According to Appadurai, "the best examples of the diversion of commodities from their original nexus is to be found in the domain of fashion, domestic display, and collecting in the modern West." In these domains, tastes, markets, and ideologies play a significant role commodity pathway diversion.

The value of tourist Art—objects produced in small-scale societies for ceremonial, sumptuary, or aesthetic use which are diverted through commoditization— is predicated on the tastes and markets of larger economies. Though not produced in a small-scale society, current tastes and market demands (2010) for Chinese jade artwork has caused previously enclaved objects – once belonging to royalty – with aesthetic and sumptuary value, to be commoditized by European collectors and auctioneers(4/28/2010).

There is also the possibility of commoditization by diversion, "where value in the art or fashion market, is accelerated or enhanced by placing objects and things in unlikely contexts" or by framing and aestheticizing an everyday commodity as art.

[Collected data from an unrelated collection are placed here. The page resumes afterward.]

This design comes from an exercise in tuning for small area, a short achievable clock period and few clock cycles per item on the open sky130 flow, not from production work. The RTL was checked by simulation tests, not by an equivalence proof against the original design. The clock port is modelled as an ideal driver; clocking choices that lean on that would not hold on a real chip. No activity file was given, so power comes from the tool's default toggle rates.

Setup of raven:
==> flow/design.v <==
`default_nettype none
module top #(
    parameter WIDTH = 4
) (
    input wire clk,
    input wire rst,
    input wire               in_valid,
    input wire [WIDTH*4-1:0] in_data,
    output wire              in_ready,
    output reg               out_valid,
    output reg [WIDTH*4-1:0] out_data,
    input wire               out_ready
);
    wire [3:0] a0 = in_data[3:0];
    wire [3:0] b0 = in_data[7:4];
    wire [3:0] a1 = in_data[11:8];
    wire [3:0] b1 = in_data[15:12];
    wire [7:0] p0, p1;
    wire m0_pp00 = a0[0] & b0[0];
    wire m0_pp01 = a0[0] & b0[1];
    wire m0_pp02 = a0[0] & b0[2];
    wire m0_pp03 = a0[0] & b0[3];
    wire m0_pp10 = a0[1] & b0[0];
    wire m0_pp11 = a0[1] & b0[1];
    wire m0_pp12 = a0[1] & b0[2];
    wire m0_pp13 = a0[1] & b0[3];
    wire m0_pp20 = a0[2] & b0[0];
    wire m0_pp21 = a0[2] & b0[1];
    wire m0_pp22 = a0[2] & b0[2];
    wire m0_pp23 = a0[2] & b0[3];
    wire m0_pp30 = a0[3] & b0[0];
    wire m0_pp31 = a0[3] & b0[1];
    wire m0_pp32 = a0[3] & b0[2];
    wire m0_pp33 = a0[3] & b0[3];
    wire m0_hs0 = m0_pp03 ^ m0_pp12;
    wire m0_hc0 = m0_pp03 & m0_pp12;
    wire m0_hs1 = m0_pp13 ^ m0_pp22;
    wire m0_hc1 = m0_pp13 & m0_pp22;
    wire m0_hs2 = m0_pp02 ^ m0_pp11;
    wire m0_hc2 = m0_pp02 & m0_pp11;
    wire m0_fs3 = m0_hs0 ^ m0_pp21 ^ m0_pp30;
    wire m0_fc3 = (m0_hs0 & m0_pp21) | (m0_hs0 & m0_pp30) | (m0_pp21 & m0_pp30);
    wire m0_fs4 = m0_hc0 ^ m0_hs1 ^ m0_pp31;
    wire m0_fc4 = (m0_hc0 & m0_hs1) | (m0_hc0 & m0_pp31) | (m0_hs1 & m0_pp31);
    wire m0_fs5 = m0_hc1 ^ m0_pp23 ^ m0_pp32;
    wire m0_fc5 = (m0_hc1 & m0_pp23) | (m0_hc1 & m0_pp32) | (m0_pp23 & m0_pp32);
    wire [7:0] m0_ra = {1'b0, m0_fc5, m0_fc4, m0_fc3, m0_hc2, m0_hs2, m0_pp01, m0_pp00};
    wire [7:0] m0_rb = {1'b0, m0_pp33, m0_fs5, m0_fs4, m0_fs3, m0_pp20, m0_pp10, 1'b0};
    wire [8:0] m0_c;
    assign m0_c[0] = 1'b0;
    assign p0[0] = m0_ra[0] ^ m0_rb[0] ^ m0_c[0];
    assign m0_c[1] = (m0_ra[0] & m0_rb[0]) | (m0_ra[0] & m0_c[0]) | (m0_rb[0] & m0_c[0]);
    assign p0[1] = m0_ra[1] ^ m0_rb[1] ^ m0_c[1];
    assign m0_c[2] = (m0_ra[1] & m0_rb[1]) | (m0_ra[1] & m0_c[1]) | (m0_rb[1] & m0_c[1]);
    assign p0[2] = m0_ra[2] ^ m0_rb[2] ^ m0_c[2];
    assign m0_c[3] = (m0_ra[2] & m0_rb[2]) | (m0_ra[2] & m0_c[2]) | (m0_rb[2] & m0_c[2]);
    assign p0[3] = m0_ra[3] ^ m0_rb[3] ^ m0_c[3];
    assign m0_c[4] = (m0_ra[3] & m0_rb[3]) | (m0_ra[3] & m0_c[3]) | (m0_rb[3] & m0_c[3]);
    assign p0[4] = m0_ra[4] ^ m0_rb[4] ^ m0_c[4];
    assign m0_c[5] = (m0_ra[4] & m0_rb[4]) | (m0_ra[4] & m0_c[4]) | (m0_rb[4] & m0_c[4]);
    assign p0[5] = m0_ra[5] ^ m0_rb[5] ^ m0_c[5];
    assign m0_c[6] = (m0_ra[5] & m0_rb[5]) | (m0_ra[5] & m0_c[5]) | (m0_rb[5] & m0_c[5]);
    assign p0[6] = m0_ra[6] ^ m0_rb[6] ^ m0_c[6];
    assign m0_c[7] = (m0_ra[6] & m0_rb[6]) | (m0_ra[6] & m0_c[6]) | (m0_rb[6] & m0_c[6]);
    assign p0[7] = m0_ra[7] ^ m0_rb[7] ^ m0_c[7];
    assign m0_c[8] = (m0_ra[7] & m0_rb[7]) | (m0_ra[7] & m0_c[7]) | (m0_rb[7] & m0_c[7]);
    wire m1_pp00 = a1[0] & b1[0];
    wire m1_pp01 = a1[0] & b1[1];
    wire m1_pp02 = a1[0] & b1[2];
    wire m1_pp03 = a1[0] & b1[3];
    wire m1_pp10 = a1[1] & b1[0];
    wire m1_pp11 = a1[1] & b1[1];
    wire m1_pp12 = a1[1] & b1[2];
    wire m1_pp13 = a1[1] & b1[3];
    wire m1_pp20 = a1[2] & b1[0];
    wire m1_pp21 = a1[2] & b1[1];
    wire m1_pp22 = a1[2] & b1[2];
    wire m1_pp23 = a1[2] & b1[3];
    wire m1_pp30 = a1[3] & b1[0];
    wire m1_pp31 = a1[3] & b1[1];
    wire m1_pp32 = a1[3] & b1[2];
    wire m1_pp33 = a1[3] & b1[3];
    wire m1_hs0 = m1_pp03 ^ m1_pp12;
    wire m1_hc0 = m1_pp03 & m1_pp12;
    wire m1_hs1 = m1_pp13 ^ m1_pp22;
    wire m1_hc1 = m1_pp13 & m1_pp22;
    wire m1_hs2 = m1_pp02 ^ m1_pp11;
    wire m1_hc2 = m1_pp02 & m1_pp11;
    wire m1_fs3 = m1_hs0 ^ m1_pp21 ^ m1_pp30;
    wire m1_fc3 = (m1_hs0 & m1_pp21) | (m1_hs0 & m1_pp30) | (m1_pp21 & m1_pp30);
    wire m1_fs4 = m1_hc0 ^ m1_hs1 ^ m1_pp31;
    wire m1_fc4 = (m1_hc0 & m1_hs1) | (m1_hc0 & m1_pp31) | (m1_hs1 & m1_pp31);
    wire m1_fs5 = m1_hc1 ^ m1_pp23 ^ m1_pp32;
    wire m1_fc5 = (m1_hc1 & m1_pp23) | (m1_hc1 & m1_pp32) | (m1_pp23 & m1_pp32);
    wire [7:0] m1_ra = {1'b0, m1_fc5, m1_fc4, m1_fc3, m1_hc2, m1_hs2, m1_pp01, m1_pp00};
    wire [7:0] m1_rb = {1'b0, m1_pp33, m1_fs5, m1_fs4, m1_fs3, m1_pp20, m1_pp10, 1'b0};
    wire [8:0] m1_c;
    assign m1_c[0] = 1'b0;
    assign p1[0] = m1_ra[0] ^ m1_rb[0] ^ m1_c[0];
    assign m1_c[1] = (m1_ra[0] & m1_rb[0]) | (m1_ra[0] & m1_c[0]) | (m1_rb[0] & m1_c[0]);
    assign p1[1] = m1_ra[1] ^ m1_rb[1] ^ m1_c[1];
    assign m1_c[2] = (m1_ra[1] & m1_rb[1]) | (m1_ra[1] & m1_c[1]) | (m1_rb[1] & m1_c[1]);
    assign p1[2] = m1_ra[2] ^ m1_rb[2] ^ m1_c[2];
    assign m1_c[3] = (m1_ra[2] & m1_rb[2]) | (m1_ra[2] & m1_c[2]) | (m1_rb[2] & m1_c[2]);
    assign p1[3] = m1_ra[3] ^ m1_rb[3] ^ m1_c[3];
    assign m1_c[4] = (m1_ra[3] & m1_rb[3]) | (m1_ra[3] & m1_c[3]) | (m1_rb[3] & m1_c[3]);
    assign p1[4] = m1_ra[4] ^ m1_rb[4] ^ m1_c[4];
    assign m1_c[5] = (m1_ra[4] & m1_rb[4]) | (m1_ra[4] & m1_c[4]) | (m1_rb[4] & m1_c[4]);
    assign p1[5] = m1_ra[5] ^ m1_rb[5] ^ m1_c[5];
    assign m1_c[6] = (m1_ra[5] & m1_rb[5]) | (m1_ra[5] & m1_c[5]) | (m1_rb[5] & m1_c[5]);
    assign p1[6] = m1_ra[6] ^ m1_rb[6] ^ m1_c[6];
    assign m1_c[7] = (m1_ra[6] & m1_rb[6]) | (m1_ra[6] & m1_c[6]) | (m1_rb[6] & m1_c[6]);
    assign p1[7] = m1_ra[7] ^ m1_rb[7] ^ m1_c[7];
    assign m1_c[8] = (m1_ra[7] & m1_rb[7]) | (m1_ra[7] & m1_c[7]) | (m1_rb[7] & m1_c[7]);
    assign in_ready = out_ready;
    always @(posedge clk) begin
        if (rst) begin
            out_valid <= 1'b0;
        end else if (out_ready) begin
            out_valid <= in_valid;
        end
        if (out_ready) begin
            out_data <= {p1, p0};
        end
    end
endmodule
==> flow/config.mk <==
export PLATFORM = sky130hd
export DESIGN_NAME = top
export DESIGN_NICKNAME = top
export VERILOG_FILES = /design/flow/design.v
export SDC_FILE = /design/flow/constraint.sdc
export NUM_CORES = 4
export LEC_CHECK = 0
export CAP_MARGIN = 20
export CORE_MARGIN = 2
export CORE_UTILIZATION = 40
export SLEW_MARGIN = 20
==> flow/constraint.sdc <==
create_clock -name core_clock -period 3.5 [get_ports {clk}]
set_input_delay 0.7000 -clock core_clock [delete_from_list [all_inputs] [get_ports {clk}]]
set_output_delay 0.7000 -clock core_clock [all_outputs]
set_load 0.01 [all_outputs]
standard.sh (not shown) runs the stock make flow with config.mk's settings and CLKGATE_MAP_FILE= SYNTH_SCRIPT=/design/flow/synth_recipe.tcl, a recipe that flattens the netlist after the stock synthesis.
==> flow/flow/run.sh <==
#!/bin/bash
# Standard ORFS layout (standard.sh) with these changes:
#  - synthesis maps the logic with flow/abc.script instead of ORFS's ABC
#    script; everything else in the standard synthesis is unchanged, so the
#    registers and their names are the standard synthesis's;
#  - full adders are not extracted into fa/ha cells, so ABC maps the adder
#    trees itself;
#  - every port gets a plain buf_2 buffer instead of the delay buffer that
#    buffer_ports picks by default, and after global placement
#    (flow/post_gpl.tcl) the output buffers that only drive an output port
#    are made buf_1.
# Each tool's full log is in orfs/logs/; make's output is in flow.log.
set -euo pipefail
W=$PWD
cat > "$W/own_synth.tcl" <<EOT
proc abc {args} {
  set i [lsearch -exact \$args -script]
  if {\$i >= 0} { lset args [expr {\$i + 1}] $W/flow/abc.script }
  yosys abc {*}\$args
}
source $W/synth_recipe.tcl
EOT
bash standard.sh "SYNTH_SCRIPT=$W/own_synth.tcl" "ADDER_MAP_FILE=" \
  "BUFFER_PORTS_ARGS=-buffer_cell sky130_fd_sc_hd__buf_2" \
  "POST_GLOBAL_PLACE_TCL=$W/flow/post_gpl.tcl" finish > flow.log 2>&1
==> flow/flow/abc.script <==
strash
&get -n
&st
&if -g -K 5
&st
&dch
&put
map -D 1000
upsize -D 1000
dnsize -D 1000
==> flow/flow/post_gpl.tcl <==
# The output ports other than in_ready are driven from registers and have
# slack to spare: their port buffers can be the smallest buffer.
foreach port [get_ports {out_data[*] out_valid}] {
  set net [get_nets [get_full_name $port]]
  foreach pin [get_pins -of_objects $net -filter "direction == output"] {
    set inst [get_cells -of_objects $pin]
    if {[get_property [get_lib_cells -of_objects $inst] name] eq "sky130_fd_sc_hd__buf_2"} {
      puts "post_gpl: [get_full_name $inst] -> sky130_fd_sc_hd__buf_1"
      replace_cell $inst sky130_fd_sc_hd__buf_1
    }
  }
}
raven | status: complete | timing, DRC, antenna: pass
Testbench counts of raven, summed over its fixed seeds: cycles 3,208, items 3,200.
For xenon, these inputs were changed with respect to raven:
==> flow/flow/run.sh <==
#!/bin/bash
# Standard ORFS layout with three changes:
#  - synthesis maps the logic with flow/abc.script instead of ORFS's ABC
#    script (the registers and their names are those of the standard
#    synthesis, which this flow otherwise runs unchanged);
#  - full adders are not extracted into fa/ha cells, so ABC maps the adder
#    trees itself;
#  - the port buffers are plain small buffers, not the delay buffers that
#    buffer_ports picks by default.
set -euo pipefail
W=$PWD
cat > "$W/own_synth.tcl" <<EOT
proc abc {args} {
  set i [lsearch -exact \$args -script]
  if {\$i >= 0} { lset args [expr {\$i + 1}] $W/flow/abc.script }
  yosys abc {*}\$args
}
source $W/synth_recipe.tcl
EOT
bash standard.sh "SYNTH_SCRIPT=$W/own_synth.tcl" "ADDER_MAP_FILE=" \
  "BUFFER_PORTS_ARGS=-buffer_cell sky130_fd_sc_hd__buf_2" finish > flow.log 2>&1
==> flow/flow/abc.script <==
strash
&get -n
&st
&if -g -K 4
&st
&dch
&put
map -D 1300
upsize -D 1300
dnsize -D 1300
removed: flow/flow/post_gpl.tcl
--- outcome ---
xenon finished every stage and its layout cleared the timing, design-rule and antenna checks.
Re minimum clock period after layout: raven and xenon aren't equal, and the higher value belongs to xenon.
Area after synthesis: xenon lower than raven
Diff raven -> xenon | post-placement cell area | down by a few percent
Lower buffering stage count on the worst path with inverters included was reported by xenon, not raven.
xenon falls short of raven in setup slack.
Diff raven -> xenon | global-route wire length before repair | down slightly
Side by side, cell area after layout turned out lower in xenon than in raven.
Global-route usage over all layers ended up 0.16 points higher on xenon than on raven.
Input changes introduced in sierra (baseline for comparison: xenon):
==> flow/flow/run.sh <==
#!/bin/bash
# Standard ORFS layout (standard.sh) with these changes:
#  - synthesis maps the logic with flow/abc.script instead of ORFS's ABC
#    script; everything else in the standard synthesis is unchanged, so the
#    registers and their names are the standard synthesis's;
#  - full adders are not extracted into fa/ha cells, so ABC maps the adder
#    trees itself;
#  - every port gets a plain buf_2 buffer instead of the delay buffer that
#    buffer_ports picks by default; after global placement flow/post_gpl.tcl
#    makes the buffers of ports with slack to spare buf_1, and out_ready's,
#    which drives every register enable and in_ready, buf_4.
# Each tool's full log is in orfs/logs/; make's output is in flow.log.
set -euo pipefail
W=$PWD
cat > "$W/own_synth.tcl" <<EOT
proc abc {args} {
  set i [lsearch -exact \$args -script]
  if {\$i >= 0} { lset args [expr {\$i + 1}] $W/flow/abc.script }
  yosys abc {*}\$args
}
source $W/synth_recipe.tcl
EOT
bash standard.sh "SYNTH_SCRIPT=$W/own_synth.tcl" "ADDER_MAP_FILE=" \
  "BUFFER_PORTS_ARGS=-buffer_cell sky130_fd_sc_hd__buf_2" \
  "POST_GLOBAL_PLACE_TCL=$W/flow/post_gpl.tcl" finish > flow.log 2>&1
==> flow/flow/abc.script <==
strash
&get -n
&st
&if -g -K 5
&st
&dch
&put
map -D 1100
upsize -D 1100
dnsize -D 1100
==> flow/flow/post_gpl.tcl (new file) <==
# Port buffers, after global placement. buffer_ports gave every port a buf_2.
proc port_buffer {port} {
  set net [get_nets [get_full_name $port]]
  foreach pin [get_pins -of_objects $net] {
    set inst [get_cells -of_objects $pin]
    set cell [get_property [get_lib_cells -of_objects $inst] name]
    if {[string match sky130_fd_sc_hd__buf_* $cell]} { return $inst }
  }
  return ""
}
proc set_port_buffer {ports cell} {
  foreach port [get_ports $ports] {
    set inst [port_buffer $port]
    if {$inst ne ""} {
      puts "post_gpl: [get_full_name $port]: [get_full_name $inst] -> $cell"
      replace_cell $inst $cell
    }
  }
}
# The outputs driven straight from registers, and the inputs that only feed
# out_valid's register, have slack to spare: the smallest buffer will do.
set_port_buffer {out_data[*] out_valid rst in_valid} sky130_fd_sc_hd__buf_1
# out_ready drives every register's enable and, through in_ready's buffer,
# the in_ready port: a stronger buffer shortens the out_ready-to-in_ready path.
set_port_buffer {out_ready} sky130_fd_sc_hd__buf_4
--- outcome ---
[sierra] post-synthesis to final-layout area growth fell 2.4 points relative to xenon. Compared with xenon, sierra shows a mean instance size in the synthesized netlist that is 0.52 um2 lower. Looking at worst hold slack across all endpoints across xenon and sierra, the one that comes out lower is xenon. Compared to xenon, sierra has synthesized area 4.0% higher. Going from xenon to sierra, final clock period utilization by the worst path lost 5.5 points, design area went up by 29 um2.
#### Input delta (harbor over sierra)
--- a/flow/flow/run.sh
+++ b/flow/flow/run.sh
@@ -5,5 +5,6 @@
 #    registers and their names are the standard synthesis's;
 #  - full adders are not extracted into fa/ha cells, so ABC maps the adder
-#    trees itself;
+#    trees itself, and ABC sizes the logic for inputs driven by buf_2, the
+#    port buffer used below;
 #  - every port gets a plain buf_2 buffer instead of the delay buffer that
 #    buffer_ports picks by default; after global placement flow/post_gpl.tcl
@@ -22,4 +23,6 @@
 EOT
 bash standard.sh "SYNTH_SCRIPT=$W/own_synth.tcl" "ADDER_MAP_FILE=" \
+  "ABC_DRIVER_CELL=sky130_fd_sc_hd__buf_2" \
   "BUFFER_PORTS_ARGS=-buffer_cell sky130_fd_sc_hd__buf_2" \
-  "POST_GLOBAL_PLACE_TCL=$W/flow/post_gpl.tcl" finish > flow.log 2>&1
+  "POST_GLOBAL_PLACE_TCL=$W/flow/post_gpl.tcl" \
+  "POST_CTS_TCL=$W/flow/post_cts.tcl" finish > flow.log 2>&1
==> flow/flow/abc.script <==
strash
&get -n
&st
&if -g -K 5
&st
&dch
&put
map -D 1000
upsize -D 1000
dnsize -D 1000
==> flow/flow/post_cts.tcl (new file) <==
# After clock tree synthesis, with the placement known: upsize gates on the
# paths with less than 1.74 ns of setup slack, then legalize the placement.
repair_timing -setup -setup_margin 1.74 -sequence sizeup,swap -skip_last_gasp -verbose
detailed_placement
check_placement -verbose
[summary]
Looking at the reports, harbor completed the entire flow and the layout it produced met the timing, design-rule and antenna checks. Any difference in final total power between harbor and sierra is small enough to ignore. In harbor the final critical-path share of the clock period turned out 1.6 points lower than in sierra. Compared with sierra, wire length after detailed routing in harbor decreased slightly.
Inputs modified between harbor and maple:
--- a/flow/flow/run.sh
+++ b/flow/flow/run.sh
@@ -22,7 +22,11 @@
 source $W/synth_recipe.tcl
 EOT
-bash standard.sh "SYNTH_SCRIPT=$W/own_synth.tcl" "ADDER_MAP_FILE=" \
-  "ABC_DRIVER_CELL=sky130_fd_sc_hd__buf_2" \
-  "BUFFER_PORTS_ARGS=-buffer_cell sky130_fd_sc_hd__buf_2" \
-  "POST_GLOBAL_PLACE_TCL=$W/flow/post_gpl.tcl" \
-  "POST_CTS_TCL=$W/flow/post_cts.tcl" finish > flow.log 2>&1
+args=("SYNTH_SCRIPT=$W/own_synth.tcl" "ADDER_MAP_FILE="
+  "ABC_DRIVER_CELL=sky130_fd_sc_hd__buf_2"
+  "BUFFER_PORTS_ARGS=-buffer_cell sky130_fd_sc_hd__buf_2"
+  "POST_GLOBAL_PLACE_TCL=$W/flow/post_gpl.tcl")
+bash standard.sh "${args[@]}" place > flow.log 2>&1
+# From clock tree synthesis on, with the placement known, repair timing by
+# upsizing gates only, aiming for setup slack of at least 1.68 ns.
+bash standard.sh "${args[@]}" "SETUP_SLACK_MARGIN=1.68" \
+  "SETUP_MOVE_SEQUENCE=sizeup,swap" finish >> flow.log 2>&1
removed: flow/flow/post_cts.tcl
==> results.txt <==
- maple finished every step from synthesis to the final layout, and the layout passed the timing, design-rule and antenna checks.
- Comparing overall power for maple and harbor, the bigger number came from maple.
- [diff] reported net switching power, maple relative to harbor: regression
- Total of fill cells in the finished design, maple and harbor: larger value in harbor
- Diff harbor -> maple: minimum clock period after layout went down by 0.040 ns; relative max-transition margin went down by 0.53 points; transition at the pin with the smallest max-transition slack went up by 0.0068 ns.

what the ideal ports hide:
How much do the figures lean on ideal ports? The routed layouts below were timed once more, with nothing changed but the port constraints.
Step 1, drivers: a clkbuf_16 drives clk and a buf_2 each remaining input, both assumed.
Step 2, shift: input delay + t, output delay - t, t = (earliest + latest rising clock arrival at the registers) / 2. This alone moves slack from input paths to output paths.
Slacks: ideal ports / drivers / drivers and shift; pairs: ideal ports / drivers.
| run | t, ns | setup slack, ns | worst setup path at the end |
|---|---|---|---|
| raven | 0.303 | 1.554 / 1.533 / 1.369 | input to register |
| xenon | 0.298 | 1.437 / 1.435 / 1.137 | input to register |
| sierra | 0.303 | 1.631 / 1.631 / 1.328 | input to register |
| harbor | 0.307 | 1.686 / 1.688 / 1.381 | input to register |
| maple | 0.310 | 1.725 / 1.709 / 1.398 | input to register |
After both steps every run listed still meets setup and hold. The setup slack of maple, which loses most, moves by -0.016 ns with the drivers and by -0.327 ns with both steps.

Artistic movements such as Bauhaus and Dada, and artists like Andy Warhol — reacting against consumerism and commoditization — have, by taking critical aim at prevailing tastes, markets, and ideologies, commoditized mundane objects by diverting them from their commodity pathways. Dada artist Marcel Duchamp's now famous work "Fountain" was meant to be understood as a rejection of art and a questioning of value (1968). By diverting a urinal from its commodity pathway and exhibiting it as art in a museum, Duchamp created an enclaved item out of a commodity, thus increasing its social value, and commoditized mundane items by affecting artistic tastes.

Artist William Morris argued that "under industrial capitalism artificial needs and superficial ideas about luxury are imposed on the consumer from without and …as a result, art becomes a commodity" (1985:8-9). Bauhaus artists like Morris and Walter Gropius understood commodities in purely Marxian terms as things which are immediately produced, having inherent market value. They reacted against this perceived commoditization of art by producing what they considered decommodified art. However, as Kopytoff argued, "commodities must be not only produced materially as things, but also culturally marked as being a certain kind of thing." Thus, when diverting industrial materials from their commodity pathways to produce art became culturally valuable, the objects themselves gained value (1985).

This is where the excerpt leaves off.